“We’ll be all right,” said Orville, feeling bound, as their commanding General, to try to uphold the army’s morale, “if we stick together. They can’t fire us all.”
He mounted a box lying in the alley and outlined what they should do. The teacher would doubtless single out only two or three of them that had been recognized by the janitor and ask them to stay after school. But if the teacher asked one of them to stand up, they must all stand up; or, if she asked one to stay after school, all must stay, and show their solidarity. “All for one, and one for all,” he quoted.
When they were back in school at the next session, the teacher said nothing to indicate that retribution was in the making; but when the class was dismissed at the end of the afternoon, she asked Orville to “remain.” True to their pact, all the rest of the army stayed in their seats—or, rather, all except one under-sized lad. A few minutes later, the teacher asked Orville to come to her desk. As he stepped forward, all the others started to do likewise. “The rest of you sit down,” commanded the teacher, and then added: “I don’t know why you’re here at all.” Her tone was such that all meekly sat down.
When Orville reached her desk, she said: “You were speaking of a song you could bring for the exercises next Friday”—and went on to talk, pleasantly enough, of Orville’s part in a forthcoming school entertainment.
She didn’t even seem to know about the daring behavior of the army in the school yard. Probably the janitor, embarrassed over his failure to capture the culprits, had not reported them.
While in Cedar Rapids, Orville showed enterprise in another direction. He had enough intellectual curiosity to study lessons that the teacher had not yet assigned. When a little more than eight years old he told his father that he was tired of the Second Reader they were still studying at school and wished he had a Third Reader.

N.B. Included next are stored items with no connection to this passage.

Source: an optimization exercise on an open RTL-to-GDS flow (aim: small area, a short achievable clock period and few clock cycles). Production flows keep margins and buffers that such runs may drop. In this exercise RTL edits were held to simulation tests only and were not proved equivalent to the original. Power is estimated from default activity; no workload was simulated.

==> run a: inputs <==
==> flow/design.v <==
module hpd_decoder (
    input  wire        clk,
    input  wire        rst,
    input  wire        tbl_we,
    input  wire [4:0]  tbl_addr,
    input  wire [15:0] tbl_code,
    input  wire [4:0]  tbl_len,
    input  wire [7:0]  tbl_op,
    input  wire        start,
    input  wire [15:0] total_bits,
    input  wire [4:0]  est_bits,
    input  wire [13:0] bail_terms,
    input  wire [13:0] bail_ops,
    output wire        idle,
    output reg         done,
    input  wire        in_valid,
    input  wire [7:0]  in_data,
    output wire        in_ready,
    output reg         op_valid,
    output wire [7:0]  op_data,
    input  wire        op_ready
);
    localparam NCODES = 32;
    reg [16:0] t_v  [0:NCODES-1];
    reg [7:0]  t_op [0:NCODES-1];
    reg run;
    assign idle = !run;
    wire        w_ok = (tbl_len != 5'd0) && (tbl_len <= 5'd16) &&
                       ((tbl_code >> tbl_len) == 16'd0);
    wire [16:0] w_sh = {tbl_code, 1'b1} << (5'd16 - tbl_len);
    wire [16:0] w_v  = w_ok ? w_sh : 17'd0;
    always @(posedge clk) begin
        if (tbl_we && idle) begin
            t_v[tbl_addr]  <= w_v;
            t_op[tbl_addr] <= tbl_op;
        end
    end
    reg [31:0] bb;           
    reg [5:0]  bcnt;         
    reg [15:0] mk;           
    reg        slow;         
    wire [15:0] win = bb[31:16];
    wire [15:0] w1  = win & mk;
    wire [15:0] w0  = ~win & mk;
    wire [NCODES-1:0] match;
    wire [15:0]       emask [0:NCODES-1];
    genvar gi, gb;
    generate
        for (gi = 0; gi < NCODES; gi = gi + 1) begin : g_ent
            wire [16:0] v = t_v[gi];
            wire [15:0] m;
            assign m[0] = v[0];
            for (gb = 1; gb < 16; gb = gb + 1) begin : g_pfx
                assign m[gb] = m[gb-1] | v[gb];
            end
            wire [15:0] ok = ~m | (v[16:1] & w1) | (~v[16:1] & w0);
            assign match[gi] = m[15] & (&ok);
            assign emask[gi] = m;
        end
    endgenerate
    reg [15:0] mmin;
    integer i;
    always @(*) begin
        mmin = 16'hFFFF;
        for (i = 0; i < NCODES; i = i + 1)
            mmin = mmin & (emask[i] | {16{~match[i]}});
    end
    wire [7:0] lv_op  [0:62];
    wire       lv_any [0:62];
    wire       lv_two [0:62];
    generate
        for (gi = 0; gi < NCODES; gi = gi + 1) begin : g_leaf
            assign lv_op[31 + gi]  = t_op[gi];
            assign lv_any[31 + gi] = match[gi];
            assign lv_two[31 + gi] = 1'b0;
        end
        for (gi = 30; gi >= 0; gi = gi - 1) begin : g_node
            wire a0 = lv_any[2*gi+1];
            wire a1 = lv_any[2*gi+2];
            assign lv_any[gi] = a0 | a1;
            assign lv_two[gi] = lv_two[2*gi+1] | lv_two[2*gi+2] | (a0 & a1);
            assign lv_op[gi]  = a0 ? lv_op[2*gi+1] : lv_op[2*gi+2];
        end
    endgenerate
    wire       any_m    = lv_any[0];
    wire       conflict = lv_two[0];
    wire [7:0] dec_op   = any_m ? lv_op[0] : 8'hFF;
    wire       dec_ff   = &dec_op;
    reg [16:0] rem;          
    reg [4:0]  p_est;
    reg [13:0] nops;
    reg [13:0] tleft;        
    reg [13:0] oleft;        
    reg        opass;        
    reg        stop;         
    reg [7:0]  op_reg;
    assign op_data = op_reg;
    wire out_free = !op_valid || op_ready;
    wire can_dec  = run && !stop && (bcnt >= 6'd16) && out_free;
    wire fire     = can_dec && (slow || !conflict);
    wire to_slow  = can_dec && !slow && conflict;
    assign in_ready = run && (bcnt <= 6'd24);
    wire take = in_ready && in_valid;
    wire [16:0] oh;
    assign oh[0] = !fire;
    generate
        for (gi = 1; gi < 16; gi = gi + 1) begin : g_oh
            assign oh[gi] = fire && mmin[16-gi] && !mmin[15-gi];
        end
    endgenerate
    assign oh[16] = fire && mmin[0];
    reg [4:0] sh;
    integer k;
    always @(*) begin
        sh = 5'd0;
        for (k = 1; k < 17; k = k + 1)
            if (oh[k]) sh = sh | k[4:0];
    end
    wire [31:0] bfill  = take ? (bb | ({in_data, 24'd0} >> bcnt)) : bb;
    reg  [31:0] bnext;
    integer j;
    always @(*) begin
        bnext = 32'd0;
        for (k = 0; k < 17; k = k + 1)
            for (j = 0; j < 32; j = j + 1)
                if (j >= k) bnext[j] = bnext[j] | (oh[k] & bfill[j-k]);
    end
    wire [5:0]  cnext = bcnt + (take ? 6'd8 : 6'd0) - {1'b0, sh};
    wire [16:0] rem_n   = rem - {12'd0, p_est};
    wire        bud_end = rem_n[16] || (rem_n == 17'd0);
    wire [13:0] nops_n  = nops + 14'd1;
    wire        t_zero  = (tleft == 14'd0);
    wire        t_one   = (tleft == 14'd1);
    wire        opass_n = opass || (oleft == 14'd0);
    wire        bail_n  = opass_n && (t_zero || (t_one && dec_ff));
    always @(posedge clk) begin
        if (rst) begin
            run      <= 1'b0;
            done     <= 1'b0;
            op_valid <= 1'b0;
            slow     <= 1'b0;
            mk       <= 16'hFFFF;
        end else begin
            done <= 1'b0;
            if (op_valid && op_ready) op_valid <= 1'b0;
            if (!run) begin
                if (start) begin
                    run   <= 1'b1;
                    slow  <= 1'b0;
                    mk    <= 16'hFFFF;
                end
            end else begin
                if (fire) begin
                    op_valid <= 1'b1;
                    slow     <= 1'b0;
                    mk       <= 16'hFFFF;
                end else if (to_slow) begin
                    slow     <= 1'b1;
                    mk       <= mmin;
                end
                if (stop && !op_valid) begin
                    run  <= 1'b0;
                    done <= 1'b1;
                end else if (stop && op_valid && op_ready) begin
                    run  <= 1'b0;
                    done <= 1'b1;
                end
            end
        end
    end
    always @(posedge clk) begin
        if (!run) begin
            if (start) begin
                rem   <= {1'b0, total_bits};
                p_est <= est_bits;
                nops  <= 14'd0;
                tleft <= bail_terms;
                oleft <= bail_ops;
                opass <= 1'b0;
                stop  <= (total_bits == 16'd0);
                bb    <= 32'd0;
                bcnt  <= 6'd0;
            end
        end else begin
            bb   <= bnext;
            bcnt <= cnext;
            if (fire) begin
                op_reg <= dec_op;
                rem    <= rem_n;
                nops   <= nops_n;
                if (dec_ff && !t_zero) tleft <= tleft - 14'd1;
                if (oleft != 14'd0) oleft <= oleft - 14'd1;
                opass  <= opass_n;
                stop   <= bud_end || nops_n[13] || bail_n;
            end
        end
    end
endmodule
==> flow/run.sh <==
#!/bin/bash
# synth_recipe.tcl (not shown) runs the flow's synth.tcl, then flattens the netlist and writes it again
# the make line also repeats each setting of config.mk as NAME=value (left out here)
make -C /OpenROAD-flow-scripts/flow DESIGN_CONFIG=/design/flow/config.mk WORK_HOME=/design/flow/orfs CLKGATE_MAP_FILE= SYNTH_SCRIPT=/design/flow/synth_recipe.tcl finish
==> flow/config.mk <==
export PLATFORM = sky130hd
export DESIGN_NAME = hpd_decoder
export DESIGN_NICKNAME = hpd_decoder
export VERILOG_FILES = /design/flow/design.v
export SDC_FILE = /design/flow/constraint.sdc
export NUM_CORES = 4
export LEC_CHECK = 0
export CAP_MARGIN = 20
export CORE_MARGIN = 2
export CORE_UTILIZATION = 40
export PLACE_DENSITY = 0.6
export SLEW_MARGIN = 20
==> flow/constraint.sdc <==
create_clock -name core_clock -period 8.0 [get_ports {clk}]
set_input_delay 1.6000 -clock core_clock [delete_from_list [all_inputs] [get_ports {clk}]]
set_output_delay 1.6000 -clock core_clock [all_outputs]
set_load 0.01 [all_outputs]
==> inputs of run b, as changes to run a <==
==> flow/design.v (replaced) <==
module hpd_decoder (
    input  wire        clk,
    input  wire        rst,
    input  wire        tbl_we,
    input  wire [4:0]  tbl_addr,
    input  wire [15:0] tbl_code,
    input  wire [4:0]  tbl_len,
    input  wire [7:0]  tbl_op,
    input  wire        start,
    input  wire [15:0] total_bits,
    input  wire [4:0]  est_bits,
    input  wire [13:0] bail_terms,
    input  wire [13:0] bail_ops,
    output wire        idle,
    output reg         done,
    input  wire        in_valid,
    input  wire [7:0]  in_data,
    output wire        in_ready,
    output reg         op_valid,
    output wire [7:0]  op_data,
    input  wire        op_ready
);
    localparam NCODES = 32;
    integer i, j, k;
    genvar  gi, gb;
    reg [16:0] t_v  [0:NCODES-1];
    reg [7:0]  t_op [0:NCODES-1];
    reg run;
    assign idle = !run;
    wire        w_ok = (tbl_len != 5'd0) && (tbl_len <= 5'd16) &&
                       ((tbl_code >> tbl_len) == 16'd0);
    wire [16:0] w_sh = {tbl_code, 1'b1} << (5'd16 - tbl_len);
    wire [16:0] w_v  = w_ok ? w_sh : 17'd0;
    always @(posedge clk) begin
        if (tbl_we && idle) begin
            t_v[tbl_addr]  <= w_v;
            t_op[tbl_addr] <= tbl_op;
        end
    end
    reg [31:0] bb;           
    reg [5:0]  bcnt;         
    reg        slow;         
    reg [15:0] pw1, pw0;     
    wire [15:0] win = bb[31:16];
    wire [15:0] w1  = slow ? pw1 : win;
    wire [15:0] w0  = slow ? pw0 : ~win;
    wire [NCODES-1:0] match;
    wire [15:0]       emask [0:NCODES-1];
    generate
        for (gi = 0; gi < NCODES; gi = gi + 1) begin : g_ent
            wire [16:0] v = t_v[gi];
            wire [15:0] m;
            assign m[0] = v[0];
            for (gb = 1; gb < 16; gb = gb + 1) begin : g_pfx
                assign m[gb] = m[gb-1] | v[gb];
            end
            wire [15:0] ok = ~m | (v[16:1] & w1) | (~v[16:1] & w0);
            assign match[gi] = m[15] & (&ok);
            assign emask[gi] = m;
        end
    endgenerate
    reg [15:0] mmin;
    always @(*) begin
        mmin = 16'hFFFF;
        for (i = 0; i < NCODES; i = i + 1)
            mmin = mmin & (emask[i] | {16{~match[i]}});
    end
    reg [NCODES:0] lower;
    always @(*) begin
        lower[0] = 1'b0;
        for (i = 0; i < NCODES; i = i + 1)
            lower[i+1] = lower[i] | match[i];
    end
    wire [NCODES-1:0] sel = match & ~lower[NCODES-1:0];
    reg  [7:0] sel_op;
    always @(*) begin
        sel_op = 8'd0;
        for (i = 0; i < NCODES; i = i + 1)
            sel_op = sel_op | ({8{sel[i]}} & t_op[i]);
    end
    wire       any_m    = lower[NCODES];
    wire       conflict = |(match & lower[NCODES-1:0]);
    wire [7:0] dec_op   = any_m ? sel_op : 8'hFF;
    wire       dec_ff   = &dec_op;
    reg [16:0] rem;          
    reg [4:0]  p_est;
    reg [13:0] nops;
    reg [13:0] tleft;        
    reg [13:0] oleft;        
    reg        opass;        
    reg        stop_a;       
    reg        evd;          
    reg        ffd;          
    reg [7:0]  op_reg;
    assign op_data = op_reg;
    wire t_hit = (tleft == 14'd0) || (tleft == 14'd1 && evd && ffd);
    wire bail  = opass && t_hit;
    wire stop  = stop_a || bail;
    wire out_free = !op_valid || op_ready;
    wire fire     = run && !stop && !slow && (bcnt >= 6'd16) && out_free;
    wire settle   = (fire && !conflict) || slow;
    assign in_ready = run && (bcnt <= 6'd24);
    wire take = in_ready && in_valid;
    wire [16:1] oh;
    generate
        for (gi = 1; gi < 16; gi = gi + 1) begin : g_oh
            assign oh[gi] = mmin[16-gi] && !mmin[15-gi];
        end
    endgenerate
    assign oh[16] = mmin[0];
    wire [31:0] bfill = take ? (bb | ({in_data, 24'd0} >> bcnt)) : bb;
    wire [5:0]  cfill = take ? bcnt + 6'd8 : bcnt;
    reg  [31:0] bshift;
    reg  [5:0]  cshift;
    always @(*) begin
        bshift = 32'd0;
        cshift = 6'd0;
        for (k = 1; k < 17; k = k + 1) begin
            for (j = 0; j < 32; j = j + 1)
                if (j >= k) bshift[j] = bshift[j] | (oh[k] & bfill[j-k]);
            cshift = cshift | ({6{oh[k]}} & (cfill - k[5:0]));
        end
    end
    wire [16:0] rem_n   = rem - {12'd0, p_est};
    wire        bud_end = rem_n[16] || (rem_n == 17'd0);
    wire [13:0] nops_n  = nops + 14'd1;
    always @(posedge clk) begin
        if (rst) begin
            run      <= 1'b0;
            done     <= 1'b0;
            op_valid <= 1'b0;
            slow     <= 1'b0;
            evd      <= 1'b0;
        end else begin
            done <= 1'b0;
            slow <= fire && conflict;
            evd  <= settle;
            if (settle)
                op_valid <= 1'b1;
            else if (op_ready)
                op_valid <= 1'b0;
            if (!run) begin
                if (start) run <= 1'b1;
            end else if (stop && !slow && (!op_valid || op_ready)) begin
                run  <= 1'b0;
                done <= 1'b1;
            end
        end
    end
    always @(posedge clk) begin
        ffd <= dec_ff;
        pw1 <= win & mmin;
        pw0 <= ~win & mmin;
        if (fire || slow) op_reg <= dec_op;
        if (!run) begin
            bb   <= 32'd0;
            bcnt <= 6'd0;
        end else begin
            bb   <= fire ? bshift : bfill;
            bcnt <= fire ? cshift : cfill;
        end
        if (!run) begin
            if (start) begin
                rem    <= {1'b0, total_bits};
                p_est  <= est_bits;
                nops   <= 14'd0;
                tleft  <= bail_terms;
                oleft  <= bail_ops;
                opass  <= 1'b0;
                stop_a <= (total_bits == 16'd0);
            end
        end else begin
            if (evd && ffd && tleft != 14'd0) tleft <= tleft - 14'd1;
            if (fire) begin
                rem    <= rem_n;
                nops   <= nops_n;
                if (oleft != 14'd0) oleft <= oleft - 14'd1;
                opass  <= opass || (oleft == 14'd0);
                stop_a <= bud_end || nops_n[13];
            end
        end
    end
endmodule
- CORE_UTILIZATION: 40 -> 30
- PLACE_DENSITY: 0.6 -> 0.45
- SETUP_SLACK_MARGIN: unset -> 2.5
==> run summary <==
In run b the register-to-register slack is higher than in run a, by 2.0 ns. In combinational power, run a is at 4.0 times the value of run b. Between run a and run b, the lower synthesized cell count is in run a (gap about 20%, measured against run b). In run b the via count is larger than in run a, by about 30%.
Testbench counts of run a, summed over its fixed seeds: cycles 124,523.
Testbench counts of run b, summed over its fixed seeds: cycles 124,523.

[static timing again, ports no longer ideal]
How much do the figures lean on ideal ports? The routed layouts below were timed once more, with nothing changed but the port constraints.
Step 1, drivers: a clkbuf_16 drives clk and a buf_2 each remaining input, both assumed.
Step 2 times the ports against the registers' clock, not the clock port: input delays grow and output delays shrink by t, the midpoint of the rising clock arrivals with the driver on.
Three values: no drivers, after step 1, after step 2; two values: the first two.
| run | t (ns) | slack for setup (ns) | worst setup path at the end | slew at the worst register clock pin (ns) | worst slew at a driven data input, ns |
|---|---|---|---|---|---|
| run a | 0.859 | 0.249 / 0.249 / 0.249 | register to register | 0.07 / 0.07 | 0.07 |
| run b | 0.909 | 2.279 / 2.279 / 1.580 | input to register | 0.07 / 0.07 | 0.08 |
After both steps every run listed still meets setup and hold. For run b, which loses most, drivers alone change the setup slack by 0.000 ns; drivers and shift together by -0.699 ns.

One morning, not long after that, at the middle of the school year, the principal came to the room Orville was in and announced that any pupils who showed enough proficiency in reading might be promoted at once, without waiting until the end of the year, and begin the Third Reader. The more promising members of the class, selected by the teacher, then stood toeing a chalk mark, up front, as was commonly done, and took turns at reading. In his alarm lest he might not do himself full justice, Orville, someone told him later, held his book upside down. That did not prevent him from reading accurately, as he knew the book by heart, and he was promoted.
“I’m now in the Third Reader class,” he proudly announced when he reached home that noon.
“Well, that’s a strange thing,” said his father. “Just this morning I bought the Third Reader you asked for. But,” he added, “you won’t be able to use it today, because you’re going to miss school this afternoon. I have arranged for you and Wilbur to go to the photographer’s and have your pictures taken.”
Orville’s picture thus commemorated what had seemed to him an important event in his life.